介绍
Meta-analysis of fecal metagenomes reveals global microbial signatures that are specific for colorectal cancer提供了一种荟萃分析的框架,它主要基于常用的Wilcoxon rank-sum test和Blocked Wilcoxon rank-sum test 方法计算显著性,再使用分位数计算分组间的倍数变化,最后通过AUC判断物种的区分分组的能力。最后通过热图和森林图展示筛选到的在不同研究和荟萃分析均有差异的物种。
该框架可用于同类型的微生物荟萃分析。
加载R包
library(tidyverse)
library(readr)
library(coin)
library(pROC)
library(RColorBrewer)
library(cowplot)
# rm(list = ls())
options(stringsAsFactors = F)
options(future.globals.maxSize = 1000 * 1024^2)
导入数据
数据下载百度云盘链接: https://pan.baidu.com/s/1VS6S8p5s20vwZ6FyILYoaQ
提取码: 请关注WX公zhong号_生信学习者_后台发送 荟萃框架 获取提取码
物种表达谱数据
样本分组信息
feat.all <- read.table("feat_rel_crc.tsv",
sep='\t', header=TRUE,
stringsAsFactors = FALSE,
check.names = FALSE, quote='') %>%
as.matrix()
meta <- read_tsv('meta_crc.tsv', show_col_types = FALSE)
其他参数(过滤和检验结果)
alpha.meta <- 1e-05
alpha.single.study <- 0.005
mult.corr <- 'fdr'
pr.cutoff <- 0.05
log.n0 <- 1e-05
log.n0.func <- 1e-08
study.cols <- c('#2FBFBF', '#177254', '#F2CC30', '#74B347', '#8265CC')
数据预处理
提出研究名称
studies
设置
block
分组,用于后续检验
studies <- meta %>%
dplyr::pull(Study) %>%
unique
# block for colonoscopy and study as well
meta <- meta %>%
dplyr::filter(!is.na(Sampling_rel_to_colonoscopy)) %>%
dplyr::mutate(block = ifelse(Study != 'CN-CRC', Study,
paste0(Study, '_', Sampling_rel_to_colonoscopy)))

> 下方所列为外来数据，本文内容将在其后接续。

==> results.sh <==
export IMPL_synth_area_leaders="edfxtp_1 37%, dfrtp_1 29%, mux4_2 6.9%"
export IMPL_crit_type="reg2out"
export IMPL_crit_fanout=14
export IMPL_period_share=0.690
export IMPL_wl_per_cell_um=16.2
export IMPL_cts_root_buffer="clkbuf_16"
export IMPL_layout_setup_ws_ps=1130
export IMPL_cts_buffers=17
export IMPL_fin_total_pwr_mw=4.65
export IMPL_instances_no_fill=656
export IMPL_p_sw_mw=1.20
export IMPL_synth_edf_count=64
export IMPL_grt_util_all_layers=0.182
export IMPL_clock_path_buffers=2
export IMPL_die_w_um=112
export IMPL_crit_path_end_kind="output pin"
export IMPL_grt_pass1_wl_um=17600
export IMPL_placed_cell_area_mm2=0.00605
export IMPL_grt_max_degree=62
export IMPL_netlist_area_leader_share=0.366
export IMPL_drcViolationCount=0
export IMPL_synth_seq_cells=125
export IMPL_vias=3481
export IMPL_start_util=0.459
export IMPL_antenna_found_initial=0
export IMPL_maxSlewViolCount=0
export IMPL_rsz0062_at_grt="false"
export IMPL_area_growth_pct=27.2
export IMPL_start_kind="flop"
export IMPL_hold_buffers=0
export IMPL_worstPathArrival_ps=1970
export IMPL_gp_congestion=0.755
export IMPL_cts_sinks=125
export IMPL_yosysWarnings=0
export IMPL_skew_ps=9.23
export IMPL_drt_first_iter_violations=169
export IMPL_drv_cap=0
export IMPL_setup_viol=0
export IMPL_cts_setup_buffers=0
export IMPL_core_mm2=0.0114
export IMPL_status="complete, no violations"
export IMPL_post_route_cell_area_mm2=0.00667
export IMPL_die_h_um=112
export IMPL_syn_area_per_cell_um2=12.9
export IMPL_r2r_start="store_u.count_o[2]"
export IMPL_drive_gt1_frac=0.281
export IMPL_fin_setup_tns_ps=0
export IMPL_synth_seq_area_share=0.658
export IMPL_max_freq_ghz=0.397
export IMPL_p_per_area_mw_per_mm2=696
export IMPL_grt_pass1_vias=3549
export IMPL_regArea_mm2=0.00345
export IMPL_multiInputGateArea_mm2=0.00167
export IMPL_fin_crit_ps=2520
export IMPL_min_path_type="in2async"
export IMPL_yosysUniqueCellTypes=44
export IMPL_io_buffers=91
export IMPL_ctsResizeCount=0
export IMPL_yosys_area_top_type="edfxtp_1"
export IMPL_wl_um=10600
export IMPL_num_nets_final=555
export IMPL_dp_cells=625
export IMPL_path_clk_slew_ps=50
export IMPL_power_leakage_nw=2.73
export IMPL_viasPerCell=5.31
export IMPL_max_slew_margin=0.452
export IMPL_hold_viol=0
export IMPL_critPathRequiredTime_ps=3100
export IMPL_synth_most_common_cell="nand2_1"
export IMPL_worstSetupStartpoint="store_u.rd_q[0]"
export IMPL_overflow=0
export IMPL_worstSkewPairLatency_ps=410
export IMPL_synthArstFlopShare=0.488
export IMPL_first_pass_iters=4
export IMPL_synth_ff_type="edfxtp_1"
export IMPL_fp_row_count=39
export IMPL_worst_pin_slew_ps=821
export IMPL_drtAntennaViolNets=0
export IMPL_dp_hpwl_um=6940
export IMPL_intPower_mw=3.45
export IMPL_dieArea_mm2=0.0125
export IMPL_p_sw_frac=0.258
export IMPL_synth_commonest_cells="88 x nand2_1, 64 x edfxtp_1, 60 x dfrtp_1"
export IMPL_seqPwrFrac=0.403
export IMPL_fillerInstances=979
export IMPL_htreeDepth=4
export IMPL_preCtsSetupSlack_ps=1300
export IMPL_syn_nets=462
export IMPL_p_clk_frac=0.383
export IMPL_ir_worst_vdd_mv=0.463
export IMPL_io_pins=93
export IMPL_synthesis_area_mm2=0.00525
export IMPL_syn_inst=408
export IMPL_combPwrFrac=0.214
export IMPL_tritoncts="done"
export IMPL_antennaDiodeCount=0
[src/rtl/sfp_group_seq.sv]
module sfp_group_seq (
  input  logic          clk_i,
  input  logic          rst_ni,
  input  logic          mode12_i,
  input  logic          take_i,
  output sfp_pkg::grp_e grp_o
);
  import sfp_pkg::*;

  logic alt_q;
  logic mode_q;
  logic mode_chg;

  assign mode_chg = mode12_i ^ mode_q;
  // a mode change in the strobe cycle already forces the primary group
  assign grp_o = (mode12_i & alt_q & ~mode_chg) ? GRP_ALT : GRP_PRIMARY;

  always_ff @(posedge clk_i or negedge rst_ni) begin
    if (!rst_ni) begin
      alt_q  <= 1'b0;
      mode_q <= 1'b0;
    end else begin
      mode_q <= mode12_i;
      if (take_i)        alt_q <= mode12_i & (grp_o == GRP_PRIMARY);
      else if (mode_chg) alt_q <= 1'b0;
    end
  end
endmodule

[src/rtl/sfp_slot_map.sv]
module sfp_slot_map #(
  parameter int unsigned HOST_W  = sfp_pkg::HOST_W,
  parameter int unsigned AIR_W   = sfp_pkg::AIR_W,
  parameter int unsigned N_SLOT  = sfp_pkg::N_SLOT,
  parameter int unsigned N_BASE  = sfp_pkg::N_BASE,
  localparam int unsigned N_CH    = N_BASE + 2 * (N_SLOT - N_BASE),
  localparam int unsigned FIELD_W = N_SLOT * AIR_W
) (
  input  logic [N_CH*HOST_W-1:0] sticks_i,
  input  sfp_pkg::grp_e          grp_i,
  output logic [FIELD_W-1:0]     field_o
);
  localparam int unsigned DROP = HOST_W - AIR_W;

  logic [N_CH*DROP-1:0] unused_lsbs;

  for (genvar c = 0; c < N_CH; c++) begin : g_lsb
    assign unused_lsbs[c*DROP +: DROP] = sticks_i[c*HOST_W +: DROP];
  end

  for (genvar k = 0; k < N_SLOT; k++) begin : g_slot
    if (k < N_BASE) begin : g_fixed
      assign field_o[k*AIR_W +: AIR_W] = sticks_i[k*HOST_W + DROP +: AIR_W];
    end else begin : g_muxed
      localparam int unsigned ALT_CH = k + (N_SLOT - N_BASE);
      assign field_o[k*AIR_W +: AIR_W] = (grp_i == sfp_pkg::GRP_ALT)
          ? sticks_i[ALT_CH*HOST_W + DROP +: AIR_W]
          : sticks_i[k*HOST_W + DROP +: AIR_W];
    end
  end
endmodule

[src/rtl/sfp_byte_shifter.sv]
module sfp_byte_shifter #(
  parameter int unsigned PAYLOAD_BYTES = sfp_pkg::PAYLOAD_BYTES,
  localparam int unsigned PAY_W = PAYLOAD_BYTES * 8,
  localparam int unsigned CNT_W = $clog2(PAYLOAD_BYTES)
) (
  input  logic             clk_i,
  input  logic             rst_ni,
  input  logic             take_i,
  input  logic [PAY_W-1:0] payload_i,
  input  logic             ready_i,
  output logic             idle_o,
  output logic             valid_o,
  output logic [7:0]       data_o,
  output logic             done_o
);
  localparam logic [CNT_W-1:0] LAST = CNT_W'(PAYLOAD_BYTES - 1);

  logic             busy_q;
  logic             done_q;
  logic [CNT_W-1:0] cnt_q;
  logic [PAY_W-1:0] pay_q;

  always_ff @(posedge clk_i or negedge rst_ni) begin
    if (!rst_ni) begin
      busy_q <= 1'b0;
      done_q <= 1'b0;
      cnt_q  <= '0;
      pay_q  <= '0;
    end else begin
      done_q <= 1'b0;
      if (take_i) begin
        pay_q  <= payload_i;
        busy_q <= 1'b1;
        cnt_q  <= '0;
      end else if (busy_q && ready_i) begin
        pay_q <= pay_q >> 8;
        if (cnt_q == LAST) begin
          busy_q <= 1'b0;
          done_q <= 1'b1;
        end else begin
          cnt_q <= cnt_q + 1'b1;
        end
      end
    end
  end

  assign idle_o  = ~busy_q;
  assign valid_o = busy_q;
  assign data_o  = pay_q[7:0];
  assign done_o  = done_q;
endmodule

[src/rtl/stick_frame_packer.sv]
module stick_frame_packer #(
  parameter int unsigned HOST_W        = sfp_pkg::HOST_W,
  parameter int unsigned AIR_W         = sfp_pkg::AIR_W,
  parameter int unsigned N_SLOT        = sfp_pkg::N_SLOT,
  parameter int unsigned N_BASE        = sfp_pkg::N_BASE,
  parameter int unsigned PAYLOAD_BYTES = sfp_pkg::PAYLOAD_BYTES,
  parameter int unsigned FLAG_BIT      = sfp_pkg::FLAG_BIT,
  localparam int unsigned N_CH = N_BASE + 2 * (N_SLOT - N_BASE)
) (
  input  logic                   clk_i,
  input  logic                   rst_ni,
  input  logic [N_CH*HOST_W-1:0] sticks_i,
  input  logic                   mode12_i,
  input  logic                   frame_strobe_i,
  output logic [7:0]             byte_o,
  output logic                   byte_valid_o,
  input  logic                   byte_ready_i,
  output logic                   done_o
);
  localparam int unsigned FIELD_W = N_SLOT * AIR_W;
  localparam int unsigned PAY_W   = PAYLOAD_BYTES * 8;

  sfp_pkg::grp_e      grp;
  logic               idle;
  logic               take;
  logic [FIELD_W-1:0] field;
  logic [PAY_W-1:0]   payload;

  assign take = frame_strobe_i & idle;

  sfp_group_seq u_grp (
    .clk_i   (clk_i),
    .rst_ni  (rst_ni),
    .mode12_i(mode12_i),
    .take_i  (take),
    .grp_o   (grp)
  );

  sfp_slot_map #(
    .HOST_W(HOST_W),
    .AIR_W (AIR_W),
    .N_SLOT(N_SLOT),
    .N_BASE(N_BASE)
  ) u_map (
    .sticks_i(sticks_i),
    .grp_i   (grp),
    .field_o (field)
  );

  always_comb begin
    payload           = '0;
    payload[FLAG_BIT] = (grp == sfp_pkg::GRP_ALT);
    payload[8 +: FIELD_W] = field;
  end

  sfp_byte_shifter #(
    .PAYLOAD_BYTES(PAYLOAD_BYTES)
  ) u_shift (
    .clk_i    (clk_i),
    .rst_ni   (rst_ni),
    .take_i   (take),
    .payload_i(payload),
    .ready_i  (byte_ready_i),
    .idle_o   (idle),
    .valid_o  (byte_valid_o),
    .data_o   (byte_o),
    .done_o   (done_o)
  );
endmodule
--- config.mk ---
export PLATFORM = sky130hd
export DESIGN_NAME = tmr_stat_reg
export DESIGN_NICKNAME = d
export VERILOG_FILES = /design/src/rtl/tmr_stat_reg.sv
export SDC_FILE = /design/constraint.sdc
export NUM_CORES = 1
export LEC_CHECK = 0
export CAP_MARGIN = 20
export CORE_AREA = 5 5 42 44
export CTS_BUF_LIST = sky130_fd_sc_hd__clkbuf_2
export CTS_CLUSTER_SIZE = 14
export DETAILED_ROUTE_END_ITERATION = 6
export DIE_AREA = 0 0 47 49
export DONT_BUFFER_PORTS = 1
export HOLD_SLACK_MARGIN = 0.06
export SYNTH_ARGS = -nofsm -noshare
export SYNTH_HDL_FRONTEND = slang
export SYNTH_SLANG_ARGS = --single-unit
--- constraint.sdc ---
create_clock -name clk -period 0.8 [get_ports clk]
set_input_delay 0.04 -clock clk [delete_from_list [all_inputs] [get_ports clk]]
set_output_delay 0.04 -clock clk [all_outputs]
set_load 0.01 [all_outputs]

feat.all <- feat.all[, meta$Sample_ID]
荟萃分析
荟萃分析采用了Wilcoxon rank-sum test和Blocked Wilcoxon rank-sum test 两种方法对单个研究和合并所有研究做显著性检验。本次需要计Foldchange(FC)

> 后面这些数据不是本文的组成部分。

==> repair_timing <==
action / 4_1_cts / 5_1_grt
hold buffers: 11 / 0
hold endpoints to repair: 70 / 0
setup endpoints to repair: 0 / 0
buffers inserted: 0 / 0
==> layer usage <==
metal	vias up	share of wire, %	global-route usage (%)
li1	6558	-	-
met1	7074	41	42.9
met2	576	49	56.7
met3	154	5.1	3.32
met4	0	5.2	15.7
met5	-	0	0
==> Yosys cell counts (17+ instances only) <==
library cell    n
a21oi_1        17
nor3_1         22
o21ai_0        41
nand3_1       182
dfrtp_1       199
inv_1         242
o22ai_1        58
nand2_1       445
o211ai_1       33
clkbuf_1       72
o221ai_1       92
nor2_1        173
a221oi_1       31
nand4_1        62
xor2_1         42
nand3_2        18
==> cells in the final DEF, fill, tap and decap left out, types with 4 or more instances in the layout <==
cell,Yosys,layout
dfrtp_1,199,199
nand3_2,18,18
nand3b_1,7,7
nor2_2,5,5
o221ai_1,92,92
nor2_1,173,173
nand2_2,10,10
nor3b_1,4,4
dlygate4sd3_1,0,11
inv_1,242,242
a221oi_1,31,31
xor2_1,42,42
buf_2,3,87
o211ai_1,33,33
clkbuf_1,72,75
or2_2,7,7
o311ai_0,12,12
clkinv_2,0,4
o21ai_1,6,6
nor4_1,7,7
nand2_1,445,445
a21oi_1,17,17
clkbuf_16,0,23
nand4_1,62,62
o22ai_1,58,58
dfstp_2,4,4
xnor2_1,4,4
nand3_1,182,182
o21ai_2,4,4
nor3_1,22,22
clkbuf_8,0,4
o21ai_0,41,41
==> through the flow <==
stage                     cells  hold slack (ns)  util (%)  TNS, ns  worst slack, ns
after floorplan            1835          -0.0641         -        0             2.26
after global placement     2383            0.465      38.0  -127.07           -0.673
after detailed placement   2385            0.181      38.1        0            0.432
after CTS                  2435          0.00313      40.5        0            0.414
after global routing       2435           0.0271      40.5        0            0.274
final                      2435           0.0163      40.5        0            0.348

,单个研究的pvalue + 所有研究的pvalue(p.val)
和单个研究和所有研究的AUC(aucs)
,以下是该代码的计算过程:
先使用Wilcoxon rank-sum test计算每个研究的每个物种在case/control之间的显著性检验结果;
再通过roc函数计算每个研究的每个物种在case/control之间的判别效果;
接着通过分位数quantile计算每个研究的每个物种在case/control之间的倍数变化;
然后通过Blocked Wilcoxon rank-sum test计算所有研究的荟萃差异检验结果;
最后计算所有研究的平均倍数变化作为整体倍数变化和通过roc函数计算每个物种在case/control之间的判别效果。

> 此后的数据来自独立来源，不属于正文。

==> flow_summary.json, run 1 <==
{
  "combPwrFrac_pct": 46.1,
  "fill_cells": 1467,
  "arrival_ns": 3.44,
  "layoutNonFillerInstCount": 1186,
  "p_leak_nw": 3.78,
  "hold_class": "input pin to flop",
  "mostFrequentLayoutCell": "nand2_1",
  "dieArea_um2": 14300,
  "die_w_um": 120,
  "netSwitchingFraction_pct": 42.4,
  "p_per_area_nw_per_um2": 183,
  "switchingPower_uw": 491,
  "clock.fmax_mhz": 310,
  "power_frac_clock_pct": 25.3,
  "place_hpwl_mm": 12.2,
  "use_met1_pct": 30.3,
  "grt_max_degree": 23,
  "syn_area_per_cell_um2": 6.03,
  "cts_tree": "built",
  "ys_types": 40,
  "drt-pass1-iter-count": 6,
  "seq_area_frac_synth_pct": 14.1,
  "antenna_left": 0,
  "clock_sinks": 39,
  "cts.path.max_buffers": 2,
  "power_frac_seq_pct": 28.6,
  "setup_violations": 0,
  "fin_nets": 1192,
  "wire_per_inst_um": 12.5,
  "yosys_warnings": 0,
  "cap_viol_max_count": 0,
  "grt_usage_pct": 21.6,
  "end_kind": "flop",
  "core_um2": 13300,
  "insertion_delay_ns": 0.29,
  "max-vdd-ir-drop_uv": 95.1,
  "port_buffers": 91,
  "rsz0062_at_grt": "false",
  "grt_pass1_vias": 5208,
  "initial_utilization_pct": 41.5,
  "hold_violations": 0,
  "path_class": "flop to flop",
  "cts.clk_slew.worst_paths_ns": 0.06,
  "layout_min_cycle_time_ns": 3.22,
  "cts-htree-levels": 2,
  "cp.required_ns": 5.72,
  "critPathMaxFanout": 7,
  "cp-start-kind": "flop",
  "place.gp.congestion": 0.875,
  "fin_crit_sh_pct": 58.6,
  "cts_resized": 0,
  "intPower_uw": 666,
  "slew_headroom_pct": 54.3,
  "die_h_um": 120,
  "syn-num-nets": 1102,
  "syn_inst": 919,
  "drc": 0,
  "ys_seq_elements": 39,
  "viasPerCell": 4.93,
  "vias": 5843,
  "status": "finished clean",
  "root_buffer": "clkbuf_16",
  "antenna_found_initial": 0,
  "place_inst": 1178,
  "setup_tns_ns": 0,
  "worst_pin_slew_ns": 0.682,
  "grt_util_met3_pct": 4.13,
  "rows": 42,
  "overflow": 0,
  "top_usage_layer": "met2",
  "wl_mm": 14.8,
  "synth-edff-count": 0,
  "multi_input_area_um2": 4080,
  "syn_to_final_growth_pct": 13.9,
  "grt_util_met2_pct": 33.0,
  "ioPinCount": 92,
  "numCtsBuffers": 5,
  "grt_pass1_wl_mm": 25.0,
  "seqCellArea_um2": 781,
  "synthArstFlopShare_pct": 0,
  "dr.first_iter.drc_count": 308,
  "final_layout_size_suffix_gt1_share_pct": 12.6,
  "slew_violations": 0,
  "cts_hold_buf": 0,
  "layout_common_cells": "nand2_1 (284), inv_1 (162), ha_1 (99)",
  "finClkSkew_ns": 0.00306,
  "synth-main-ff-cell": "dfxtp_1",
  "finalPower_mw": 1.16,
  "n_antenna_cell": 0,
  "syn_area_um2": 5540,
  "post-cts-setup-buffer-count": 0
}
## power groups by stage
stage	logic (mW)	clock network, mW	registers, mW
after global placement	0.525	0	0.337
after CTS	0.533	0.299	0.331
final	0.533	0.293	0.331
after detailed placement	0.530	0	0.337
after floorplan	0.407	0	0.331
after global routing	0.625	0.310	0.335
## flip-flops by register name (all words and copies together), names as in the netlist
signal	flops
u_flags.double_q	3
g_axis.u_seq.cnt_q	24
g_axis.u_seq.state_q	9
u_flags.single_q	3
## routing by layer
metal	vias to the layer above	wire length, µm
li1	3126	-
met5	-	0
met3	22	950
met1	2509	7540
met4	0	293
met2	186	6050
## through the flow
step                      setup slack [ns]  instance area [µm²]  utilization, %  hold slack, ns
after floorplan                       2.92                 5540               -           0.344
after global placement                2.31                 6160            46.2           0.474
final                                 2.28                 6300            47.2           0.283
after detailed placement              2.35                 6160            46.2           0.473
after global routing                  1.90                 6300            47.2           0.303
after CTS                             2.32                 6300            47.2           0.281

p.val <- matrix(NA, nrow = nrow(feat.all), ncol = length(studies)+1,
dimnames = list(row.names(feat.all), c(studies, 'all')))
fc <- p.val
aucs.mat <- p.val
aucs.all <- vector('list', nrow(feat.all))
cat("Calculating effect size for every feature...\n")
pb <- txtProgressBar(max = nrow(feat.all), style = 3)
# caluclate wilcoxon test and effect size for each feature and study
for (f in row.names(feat.all)) {
# for each study
for (s in studies) {
x <- feat.all[f, meta %>% dplyr::filter(Study == s) %>%
dplyr::filter(Group=='CRC') %>% dplyr::pull(Sample_ID)]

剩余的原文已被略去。